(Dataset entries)
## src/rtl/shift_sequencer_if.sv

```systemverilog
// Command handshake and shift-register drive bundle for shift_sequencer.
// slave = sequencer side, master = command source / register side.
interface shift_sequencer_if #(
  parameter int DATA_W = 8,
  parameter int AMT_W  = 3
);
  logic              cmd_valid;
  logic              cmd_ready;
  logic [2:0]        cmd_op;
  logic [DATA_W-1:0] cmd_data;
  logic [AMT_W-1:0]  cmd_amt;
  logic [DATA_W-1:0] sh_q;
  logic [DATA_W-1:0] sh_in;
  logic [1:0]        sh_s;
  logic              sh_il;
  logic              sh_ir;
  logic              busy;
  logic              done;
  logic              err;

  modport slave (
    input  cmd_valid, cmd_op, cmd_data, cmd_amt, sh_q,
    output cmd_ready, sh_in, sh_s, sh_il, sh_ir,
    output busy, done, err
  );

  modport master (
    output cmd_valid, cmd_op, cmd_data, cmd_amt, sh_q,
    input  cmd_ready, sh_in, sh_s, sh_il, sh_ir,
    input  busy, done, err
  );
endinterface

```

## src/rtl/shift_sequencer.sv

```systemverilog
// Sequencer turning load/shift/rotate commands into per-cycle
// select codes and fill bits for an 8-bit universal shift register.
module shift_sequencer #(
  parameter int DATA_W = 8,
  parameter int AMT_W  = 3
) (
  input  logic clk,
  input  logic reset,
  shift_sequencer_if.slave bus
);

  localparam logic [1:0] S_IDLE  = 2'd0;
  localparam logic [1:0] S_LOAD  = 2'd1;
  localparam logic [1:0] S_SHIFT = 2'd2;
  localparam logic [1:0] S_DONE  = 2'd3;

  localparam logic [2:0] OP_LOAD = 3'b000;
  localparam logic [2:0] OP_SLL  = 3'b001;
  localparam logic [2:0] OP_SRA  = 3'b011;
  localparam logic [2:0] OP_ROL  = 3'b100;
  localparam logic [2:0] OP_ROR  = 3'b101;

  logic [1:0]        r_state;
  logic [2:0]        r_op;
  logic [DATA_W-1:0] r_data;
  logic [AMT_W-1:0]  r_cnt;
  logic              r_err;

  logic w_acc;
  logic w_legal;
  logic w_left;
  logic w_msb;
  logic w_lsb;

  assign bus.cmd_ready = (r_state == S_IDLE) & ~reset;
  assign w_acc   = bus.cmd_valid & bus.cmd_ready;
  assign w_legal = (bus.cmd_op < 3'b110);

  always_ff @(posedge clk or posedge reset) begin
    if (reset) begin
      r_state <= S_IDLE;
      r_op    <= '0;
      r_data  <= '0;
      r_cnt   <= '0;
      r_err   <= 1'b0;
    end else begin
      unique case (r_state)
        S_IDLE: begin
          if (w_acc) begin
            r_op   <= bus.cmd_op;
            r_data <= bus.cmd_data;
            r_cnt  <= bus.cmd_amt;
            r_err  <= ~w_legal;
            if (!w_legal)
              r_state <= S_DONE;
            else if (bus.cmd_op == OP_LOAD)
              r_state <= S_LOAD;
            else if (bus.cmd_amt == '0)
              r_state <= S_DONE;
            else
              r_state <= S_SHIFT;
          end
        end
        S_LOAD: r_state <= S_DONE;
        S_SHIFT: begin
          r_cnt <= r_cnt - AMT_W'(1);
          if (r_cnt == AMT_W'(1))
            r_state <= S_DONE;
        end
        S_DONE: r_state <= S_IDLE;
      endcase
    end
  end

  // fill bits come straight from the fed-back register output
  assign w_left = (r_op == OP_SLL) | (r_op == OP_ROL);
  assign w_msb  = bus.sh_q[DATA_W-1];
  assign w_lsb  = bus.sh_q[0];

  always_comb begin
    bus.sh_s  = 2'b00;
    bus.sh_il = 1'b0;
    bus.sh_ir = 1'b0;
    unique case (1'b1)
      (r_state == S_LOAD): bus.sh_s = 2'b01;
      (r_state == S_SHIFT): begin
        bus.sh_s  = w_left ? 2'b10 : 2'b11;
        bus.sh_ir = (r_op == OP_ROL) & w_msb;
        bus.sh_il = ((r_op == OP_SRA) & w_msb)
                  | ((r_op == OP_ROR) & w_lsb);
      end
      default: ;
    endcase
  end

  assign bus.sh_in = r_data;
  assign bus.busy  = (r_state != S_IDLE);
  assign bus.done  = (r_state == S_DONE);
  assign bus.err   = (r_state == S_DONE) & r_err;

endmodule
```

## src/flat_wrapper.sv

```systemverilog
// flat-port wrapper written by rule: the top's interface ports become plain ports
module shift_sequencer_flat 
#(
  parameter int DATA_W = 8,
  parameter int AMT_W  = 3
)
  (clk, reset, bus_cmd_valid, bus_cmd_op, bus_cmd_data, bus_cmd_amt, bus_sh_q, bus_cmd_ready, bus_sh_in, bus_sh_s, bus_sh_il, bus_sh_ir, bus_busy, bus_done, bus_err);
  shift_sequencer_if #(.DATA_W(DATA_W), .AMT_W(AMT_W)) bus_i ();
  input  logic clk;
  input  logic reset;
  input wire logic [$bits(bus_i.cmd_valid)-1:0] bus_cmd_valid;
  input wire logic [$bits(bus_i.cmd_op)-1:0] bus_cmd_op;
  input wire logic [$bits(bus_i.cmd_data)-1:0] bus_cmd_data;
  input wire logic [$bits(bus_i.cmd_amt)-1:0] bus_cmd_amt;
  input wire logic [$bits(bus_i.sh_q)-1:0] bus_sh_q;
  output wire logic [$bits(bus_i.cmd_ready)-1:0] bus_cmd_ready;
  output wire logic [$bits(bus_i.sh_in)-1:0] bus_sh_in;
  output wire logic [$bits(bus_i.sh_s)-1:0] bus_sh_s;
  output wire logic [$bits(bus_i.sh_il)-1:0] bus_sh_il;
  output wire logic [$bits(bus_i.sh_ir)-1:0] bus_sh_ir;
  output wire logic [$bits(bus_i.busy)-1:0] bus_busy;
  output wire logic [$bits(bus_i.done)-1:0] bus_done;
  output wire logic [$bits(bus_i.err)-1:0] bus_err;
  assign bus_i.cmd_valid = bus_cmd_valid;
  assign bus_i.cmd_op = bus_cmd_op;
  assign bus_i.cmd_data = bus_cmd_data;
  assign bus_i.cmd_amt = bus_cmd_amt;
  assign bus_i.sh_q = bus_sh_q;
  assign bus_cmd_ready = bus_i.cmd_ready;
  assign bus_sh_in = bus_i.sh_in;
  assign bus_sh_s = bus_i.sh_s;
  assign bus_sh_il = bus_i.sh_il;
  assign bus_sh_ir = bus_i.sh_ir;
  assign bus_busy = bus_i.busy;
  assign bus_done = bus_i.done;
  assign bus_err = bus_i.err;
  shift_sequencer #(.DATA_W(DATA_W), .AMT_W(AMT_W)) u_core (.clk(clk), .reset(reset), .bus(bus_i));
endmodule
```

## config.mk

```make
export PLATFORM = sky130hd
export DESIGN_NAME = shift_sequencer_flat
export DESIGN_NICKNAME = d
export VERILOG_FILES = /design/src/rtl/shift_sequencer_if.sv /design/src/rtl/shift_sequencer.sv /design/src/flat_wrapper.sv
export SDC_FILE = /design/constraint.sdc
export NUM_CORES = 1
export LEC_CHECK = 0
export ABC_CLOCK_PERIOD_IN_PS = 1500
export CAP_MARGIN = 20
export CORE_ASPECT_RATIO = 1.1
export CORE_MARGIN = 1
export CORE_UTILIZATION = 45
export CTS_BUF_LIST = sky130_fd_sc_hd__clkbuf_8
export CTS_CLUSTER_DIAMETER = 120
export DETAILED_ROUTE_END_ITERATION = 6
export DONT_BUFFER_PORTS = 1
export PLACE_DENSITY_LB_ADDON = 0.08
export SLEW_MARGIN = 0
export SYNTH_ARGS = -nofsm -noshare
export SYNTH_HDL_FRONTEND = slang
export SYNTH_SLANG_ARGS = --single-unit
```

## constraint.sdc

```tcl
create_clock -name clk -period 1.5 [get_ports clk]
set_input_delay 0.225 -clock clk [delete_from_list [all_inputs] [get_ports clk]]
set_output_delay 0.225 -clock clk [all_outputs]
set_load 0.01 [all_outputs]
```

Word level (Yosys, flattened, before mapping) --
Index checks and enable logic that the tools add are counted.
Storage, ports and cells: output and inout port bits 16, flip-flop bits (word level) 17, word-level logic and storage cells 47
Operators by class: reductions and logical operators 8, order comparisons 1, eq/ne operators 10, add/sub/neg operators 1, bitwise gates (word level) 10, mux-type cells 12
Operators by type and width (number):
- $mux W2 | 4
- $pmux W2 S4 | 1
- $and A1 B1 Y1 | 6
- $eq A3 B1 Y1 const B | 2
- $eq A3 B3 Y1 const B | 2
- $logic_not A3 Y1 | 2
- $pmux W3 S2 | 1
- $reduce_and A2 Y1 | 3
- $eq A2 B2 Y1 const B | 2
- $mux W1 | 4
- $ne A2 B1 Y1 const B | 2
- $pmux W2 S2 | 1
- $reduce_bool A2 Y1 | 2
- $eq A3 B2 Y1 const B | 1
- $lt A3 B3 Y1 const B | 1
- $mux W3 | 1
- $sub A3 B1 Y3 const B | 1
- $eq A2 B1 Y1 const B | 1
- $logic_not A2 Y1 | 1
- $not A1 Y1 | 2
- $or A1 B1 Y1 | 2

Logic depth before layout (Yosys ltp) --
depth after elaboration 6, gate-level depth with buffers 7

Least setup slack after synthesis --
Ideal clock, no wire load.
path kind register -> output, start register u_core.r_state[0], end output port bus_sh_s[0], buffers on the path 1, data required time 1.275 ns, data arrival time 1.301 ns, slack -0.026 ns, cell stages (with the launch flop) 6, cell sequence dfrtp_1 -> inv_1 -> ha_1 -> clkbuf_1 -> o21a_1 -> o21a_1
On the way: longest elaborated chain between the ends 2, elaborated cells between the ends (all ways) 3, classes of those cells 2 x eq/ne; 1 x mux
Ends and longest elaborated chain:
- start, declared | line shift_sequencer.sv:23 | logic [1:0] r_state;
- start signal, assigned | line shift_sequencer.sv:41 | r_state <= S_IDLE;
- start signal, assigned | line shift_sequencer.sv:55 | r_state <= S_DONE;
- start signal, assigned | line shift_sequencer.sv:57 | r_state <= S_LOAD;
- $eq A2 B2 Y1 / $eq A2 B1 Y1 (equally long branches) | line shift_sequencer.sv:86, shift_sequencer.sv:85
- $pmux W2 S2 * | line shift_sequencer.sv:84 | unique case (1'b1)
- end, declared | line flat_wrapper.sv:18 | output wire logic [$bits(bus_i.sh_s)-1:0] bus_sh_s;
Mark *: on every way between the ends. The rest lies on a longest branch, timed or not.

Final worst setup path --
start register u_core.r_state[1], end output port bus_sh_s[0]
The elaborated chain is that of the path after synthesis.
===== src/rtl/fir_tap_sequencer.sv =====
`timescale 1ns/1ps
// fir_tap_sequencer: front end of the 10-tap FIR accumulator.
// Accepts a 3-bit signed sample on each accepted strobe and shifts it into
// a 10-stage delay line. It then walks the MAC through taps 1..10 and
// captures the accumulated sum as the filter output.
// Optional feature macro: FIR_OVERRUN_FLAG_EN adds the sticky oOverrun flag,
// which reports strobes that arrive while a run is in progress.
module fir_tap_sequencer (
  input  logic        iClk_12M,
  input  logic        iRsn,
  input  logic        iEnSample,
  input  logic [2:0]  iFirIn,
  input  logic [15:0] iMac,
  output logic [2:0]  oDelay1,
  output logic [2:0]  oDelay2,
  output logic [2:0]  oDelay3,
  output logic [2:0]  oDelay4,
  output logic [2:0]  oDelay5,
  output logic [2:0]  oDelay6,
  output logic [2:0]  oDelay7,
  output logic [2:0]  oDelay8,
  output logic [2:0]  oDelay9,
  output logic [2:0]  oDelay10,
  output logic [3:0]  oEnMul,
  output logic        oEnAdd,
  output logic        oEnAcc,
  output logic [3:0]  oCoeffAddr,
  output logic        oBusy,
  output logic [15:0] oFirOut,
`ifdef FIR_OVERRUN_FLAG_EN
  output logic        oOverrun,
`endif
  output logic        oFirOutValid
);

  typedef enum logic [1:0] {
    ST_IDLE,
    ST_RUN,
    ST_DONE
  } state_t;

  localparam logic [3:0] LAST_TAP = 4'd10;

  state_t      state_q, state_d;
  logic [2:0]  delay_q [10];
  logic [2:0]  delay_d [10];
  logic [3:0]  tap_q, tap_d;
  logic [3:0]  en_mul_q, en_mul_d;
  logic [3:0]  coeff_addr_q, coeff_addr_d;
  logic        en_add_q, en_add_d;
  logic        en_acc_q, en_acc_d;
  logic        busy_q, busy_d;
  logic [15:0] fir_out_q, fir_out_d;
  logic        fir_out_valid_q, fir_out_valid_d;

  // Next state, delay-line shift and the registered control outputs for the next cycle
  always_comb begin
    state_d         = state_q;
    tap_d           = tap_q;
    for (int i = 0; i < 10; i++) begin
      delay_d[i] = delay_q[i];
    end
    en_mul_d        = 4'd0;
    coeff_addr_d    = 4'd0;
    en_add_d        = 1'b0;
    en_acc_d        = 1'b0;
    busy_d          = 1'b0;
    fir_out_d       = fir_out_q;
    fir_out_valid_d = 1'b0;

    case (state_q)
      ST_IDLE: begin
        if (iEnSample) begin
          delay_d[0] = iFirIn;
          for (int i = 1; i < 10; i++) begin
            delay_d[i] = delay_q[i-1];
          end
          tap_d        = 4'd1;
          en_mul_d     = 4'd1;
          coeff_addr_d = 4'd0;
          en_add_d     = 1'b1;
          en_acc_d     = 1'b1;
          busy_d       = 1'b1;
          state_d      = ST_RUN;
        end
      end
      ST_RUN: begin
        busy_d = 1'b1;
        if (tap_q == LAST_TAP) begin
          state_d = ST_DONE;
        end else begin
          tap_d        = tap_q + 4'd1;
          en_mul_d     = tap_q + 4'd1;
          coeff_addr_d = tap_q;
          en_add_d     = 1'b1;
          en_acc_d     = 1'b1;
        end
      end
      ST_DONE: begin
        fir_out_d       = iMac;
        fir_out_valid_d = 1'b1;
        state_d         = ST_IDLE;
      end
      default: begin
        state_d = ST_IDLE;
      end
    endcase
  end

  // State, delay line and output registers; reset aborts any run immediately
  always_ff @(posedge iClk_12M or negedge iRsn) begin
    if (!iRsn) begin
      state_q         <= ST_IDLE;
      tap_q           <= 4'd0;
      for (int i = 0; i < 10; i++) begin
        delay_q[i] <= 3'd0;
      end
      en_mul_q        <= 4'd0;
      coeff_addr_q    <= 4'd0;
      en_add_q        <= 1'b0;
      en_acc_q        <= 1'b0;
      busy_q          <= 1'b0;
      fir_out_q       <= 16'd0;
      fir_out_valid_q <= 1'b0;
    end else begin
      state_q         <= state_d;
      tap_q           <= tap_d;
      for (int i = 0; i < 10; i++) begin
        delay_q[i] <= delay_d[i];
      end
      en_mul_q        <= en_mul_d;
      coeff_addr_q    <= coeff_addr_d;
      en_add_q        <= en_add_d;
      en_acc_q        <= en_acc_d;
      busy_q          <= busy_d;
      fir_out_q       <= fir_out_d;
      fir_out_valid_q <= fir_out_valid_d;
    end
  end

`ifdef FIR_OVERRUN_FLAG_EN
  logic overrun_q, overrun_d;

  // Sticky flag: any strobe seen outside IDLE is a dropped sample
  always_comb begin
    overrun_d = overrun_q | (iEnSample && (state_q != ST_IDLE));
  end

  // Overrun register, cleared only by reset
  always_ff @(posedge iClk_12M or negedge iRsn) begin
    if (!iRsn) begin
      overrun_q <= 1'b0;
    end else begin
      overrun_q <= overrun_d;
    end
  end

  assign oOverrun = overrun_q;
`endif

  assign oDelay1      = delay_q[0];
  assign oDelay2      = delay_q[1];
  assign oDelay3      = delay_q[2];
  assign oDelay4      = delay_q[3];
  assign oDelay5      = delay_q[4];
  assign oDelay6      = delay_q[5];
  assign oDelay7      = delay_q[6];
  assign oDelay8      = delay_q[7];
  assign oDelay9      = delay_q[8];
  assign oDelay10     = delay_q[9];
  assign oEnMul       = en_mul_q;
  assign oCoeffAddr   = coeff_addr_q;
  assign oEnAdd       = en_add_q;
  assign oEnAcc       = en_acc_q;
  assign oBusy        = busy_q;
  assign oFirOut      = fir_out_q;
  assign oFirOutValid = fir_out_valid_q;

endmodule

What to produce: From the data above, copy every line where "oFirOutValid" appears.

Task result:
  output logic        oFirOutValid
  assign oFirOutValid = fir_out_valid_q;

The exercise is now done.